Return every entry exactly as it is written in the listing.

..............................

===== src/rtl/mem_bridge.sv =====
`default_nettype none
// ============================================================================
// mem_bridge : core read/write strobes to req/ack external memory, with timeout
// Revision   : 1.0
// ============================================================================
module mem_bridge #(
   parameter int ADDR_WIDTH = 16,
   parameter int DATA_WIDTH = 16,
   parameter int TIMEOUT    = 15,
   parameter int TO_WIDTH   = 4
) (
   input  logic                  clk,
   input  logic                  rst,
   input  logic                  rd_req,
   input  logic                  wr_req,
   input  logic [ADDR_WIDTH-1:0] req_addr,
   input  logic [DATA_WIDTH-1:0] req_wdata,
   output logic                  stall,
   output logic [DATA_WIDTH-1:0] rdata,
   output logic                  done,
   output logic                  err,
   output logic                  err_sticky,
   input  logic                  err_clr,
   output logic                  ext_req,
   output logic                  ext_we,
   output logic [ADDR_WIDTH-1:0] ext_addr,
   output logic [DATA_WIDTH-1:0] ext_wdata,
   input  logic                  ext_ack,
   input  logic [DATA_WIDTH-1:0] ext_rdata
);

   typedef enum logic [0:0] {
      S_IDLE   = 1'b0,
      S_ACCESS = 1'b1
   } state_t;

   localparam logic [TO_WIDTH-1:0] c_CNT_LAST = TO_WIDTH'(TIMEOUT - 1);

   state_t                state_q;
   logic                  ext_req_q;
   logic                  ext_we_q;
   logic [ADDR_WIDTH-1:0] ext_addr_q;
   logic [DATA_WIDTH-1:0] ext_wdata_q;
   logic [DATA_WIDTH-1:0] rdata_q;
   logic                  done_q;
   logic                  err_q;
   logic                  err_sticky_q;
   logic [TO_WIDTH-1:0]   cnt_q;

   logic                  w_req_any;
   logic                  w_req_valid;

   assign w_req_any   = rd_req | wr_req;
   assign w_req_valid = (rd_req ^ wr_req) & ~req_addr[0];

   // Stall is forced low during reset so the controller is released at once.
   assign stall = ~rst & ((state_q == S_ACCESS) | ((state_q == S_IDLE) & w_req_valid));

   always_ff @(posedge clk or posedge rst) begin
      if (rst) begin
         state_q      <= S_IDLE;
         ext_req_q    <= 1'b0;
         ext_we_q     <= 1'b0;
         ext_addr_q   <= '0;
         ext_wdata_q  <= '0;
         rdata_q      <= '0;
         done_q       <= 1'b0;
         err_q        <= 1'b0;
         err_sticky_q <= 1'b0;
         cnt_q        <= '0;
      end else begin
         done_q <= 1'b0;
         err_q  <= 1'b0;
         if (err_clr) begin
            err_sticky_q <= 1'b0;
         end
         case (state_q)
            S_IDLE: begin
               if (w_req_valid) begin
                  ext_addr_q  <= req_addr;
                  ext_wdata_q <= req_wdata;
                  ext_we_q    <= wr_req;
                  ext_req_q   <= 1'b1;
                  cnt_q       <= '0;
                  state_q     <= S_ACCESS;
               end else if (w_req_any) begin
                  // Later assignment lets a new error win over err_clr.
                  err_q        <= 1'b1;
                  err_sticky_q <= 1'b1;
               end
            end
            S_ACCESS: begin
               if (ext_ack) begin
                  ext_req_q <= 1'b0;
                  done_q    <= 1'b1;
                  state_q   <= S_IDLE;
                  if (!ext_we_q) begin
                     rdata_q <= ext_rdata;
                  end
               end else if (cnt_q == c_CNT_LAST) begin
                  ext_req_q    <= 1'b0;
                  err_q        <= 1'b1;
                  err_sticky_q <= 1'b1;
                  state_q      <= S_IDLE;
               end else begin
                  cnt_q <= cnt_q + TO_WIDTH'(1);
               end
            end
            default: begin
               state_q   <= S_IDLE;
               ext_req_q <= 1'b0;
            end
         endcase
      end
   end

   assign rdata      = rdata_q;
   assign done       = done_q;
   assign err        = err_q;
   assign err_sticky = err_sticky_q;
   assign ext_req    = ext_req_q;
   assign ext_we     = ext_we_q;
   assign ext_addr   = ext_addr_q;
   assign ext_wdata  = ext_wdata_q;

endmodule
`default_nettype wire

===== config.mk =====
export PLATFORM = sky130hd
export DESIGN_NAME = mem_bridge
export DESIGN_NICKNAME = d
export VERILOG_FILES = /design/src/rtl/mem_bridge.sv
export SDC_FILE = /design/constraint.sdc
export NUM_CORES = 1
export LEC_CHECK = 0
export CORE_MARGIN = 4
export CORE_UTILIZATION = 38
export DETAILED_ROUTE_END_ITERATION = 6
export PLACE_DENSITY = 0.78
export SLEW_MARGIN = 25
export SYNTH_ARGS = -nofsm -noshare
export SYNTH_HDL_FRONTEND = slang
export SYNTH_SLANG_ARGS = --single-unit
export TNS_END_PERCENT = 100

===== constraint.sdc =====
create_clock -name clk -period 1.9 [get_ports clk]
set_clock_uncertainty 0.15 [all_clocks]
set_input_delay 0.19 -clock clk [delete_from_list [all_inputs] [get_ports clk]]
set_output_delay 0.19 -clock clk [all_outputs]
set_load 0.02 [all_outputs]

..............................

Your response:
===== src/rtl/mem_bridge.sv =====
`default_nettype none
// ============================================================================
// mem_bridge : core read/write strobes to req/ack external memory, with timeout
// Revision   : 1.0
// ============================================================================
module mem_bridge #(
   parameter int ADDR_WIDTH = 16,
   parameter int DATA_WIDTH = 16,
   parameter int TIMEOUT    = 15,
   parameter int TO_WIDTH   = 4
) (
   input  logic                  clk,
   input  logic                  rst,
   input  logic                  rd_req,
   input  logic                  wr_req,
   input  logic [ADDR_WIDTH-1:0] req_addr,
   input  logic [DATA_WIDTH-1:0] req_wdata,
   output logic                  stall,
   output logic [DATA_WIDTH-1:0] rdata,
   output logic                  done,
   output logic                  err,
   output logic                  err_sticky,
   input  logic                  err_clr,
   output logic                  ext_req,
   output logic                  ext_we,
   output logic [ADDR_WIDTH-1:0] ext_addr,
   output logic [DATA_WIDTH-1:0] ext_wdata,
   input  logic                  ext_ack,
   input  logic [DATA_WIDTH-1:0] ext_rdata
);

   typedef enum logic [0:0] {
      S_IDLE   = 1'b0,
      S_ACCESS = 1'b1
   } state_t;

   localparam logic [TO_WIDTH-1:0] c_CNT_LAST = TO_WIDTH'(TIMEOUT - 1);

   state_t                state_q;
   logic                  ext_req_q;
   logic                  ext_we_q;
   logic [ADDR_WIDTH-1:0] ext_addr_q;
   logic [DATA_WIDTH-1:0] ext_wdata_q;
   logic [DATA_WIDTH-1:0] rdata_q;
   logic                  done_q;
   logic                  err_q;
   logic                  err_sticky_q;
   logic [TO_WIDTH-1:0]   cnt_q;

   logic                  w_req_any;
   logic                  w_req_valid;

   assign w_req_any   = rd_req | wr_req;
   assign w_req_valid = (rd_req ^ wr_req) & ~req_addr[0];

   // Stall is forced low during reset so the controller is released at once.
   assign stall = ~rst & ((state_q == S_ACCESS) | ((state_q == S_IDLE) & w_req_valid));

   always_ff @(posedge clk or posedge rst) begin
      if (rst) begin
         state_q      <= S_IDLE;
         ext_req_q    <= 1'b0;
         ext_we_q     <= 1'b0;
         ext_addr_q   <= '0;
         ext_wdata_q  <= '0;
         rdata_q      <= '0;
         done_q       <= 1'b0;
         err_q        <= 1'b0;
         err_sticky_q <= 1'b0;
         cnt_q        <= '0;
      end else begin
         done_q <= 1'b0;
         err_q  <= 1'b0;
         if (err_clr) begin
            err_sticky_q <= 1'b0;
         end
         case (state_q)
            S_IDLE: begin
               if (w_req_valid) begin
                  ext_addr_q  <= req_addr;
                  ext_wdata_q <= req_wdata;
                  ext_we_q    <= wr_req;
                  ext_req_q   <= 1'b1;
                  cnt_q       <= '0;
                  state_q     <= S_ACCESS;
               end else if (w_req_any) begin
                  // Later assignment lets a new error win over err_clr.
                  err_q        <= 1'b1;
                  err_sticky_q <= 1'b1;
               end
            end
            S_ACCESS: begin
               if (ext_ack) begin
                  ext_req_q <= 1'b0;
                  done_q    <= 1'b1;
                  state_q   <= S_IDLE;
                  if (!ext_we_q) begin
                     rdata_q <= ext_rdata;
                  end
               end else if (cnt_q == c_CNT_LAST) begin
                  ext_req_q    <= 1'b0;
                  err_q        <= 1'b1;
                  err_sticky_q <= 1'b1;
                  state_q      <= S_IDLE;
               end else begin
                  cnt_q <= cnt_q + TO_WIDTH'(1);
               end
            end
            default: begin
               state_q   <= S_IDLE;
               ext_req_q <= 1'b0;
            end
         endcase
      end
   end

   assign rdata      = rdata_q;
   assign done       = done_q;
   assign err        = err_q;
   assign err_sticky = err_sticky_q;
   assign ext_req    = ext_req_q;
   assign ext_we     = ext_we_q;
   assign ext_addr   = ext_addr_q;
   assign ext_wdata  = ext_wdata_q;

endmodule
`default_nettype wire

===== config.mk =====
export PLATFORM = sky130hd
export DESIGN_NAME = mem_bridge
export DESIGN_NICKNAME = d
export VERILOG_FILES = /design/src/rtl/mem_bridge.sv
export SDC_FILE = /design/constraint.sdc
export NUM_CORES = 1
export LEC_CHECK = 0
export CORE_MARGIN = 4
export CORE_UTILIZATION = 38
export DETAILED_ROUTE_END_ITERATION = 6
export PLACE_DENSITY = 0.78
export SLEW_MARGIN = 25
export SYNTH_ARGS = -nofsm -noshare
export SYNTH_HDL_FRONTEND = slang
export SYNTH_SLANG_ARGS = --single-unit
export TNS_END_PERCENT = 100

===== constraint.sdc =====
create_clock -name clk -period 1.9 [get_ports clk]
set_clock_uncertainty 0.15 [all_clocks]
set_input_delay 0.19 -clock clk [delete_from_list [all_inputs] [get_ports clk]]
set_output_delay 0.19 -clock clk [all_outputs]
set_load 0.02 [all_outputs]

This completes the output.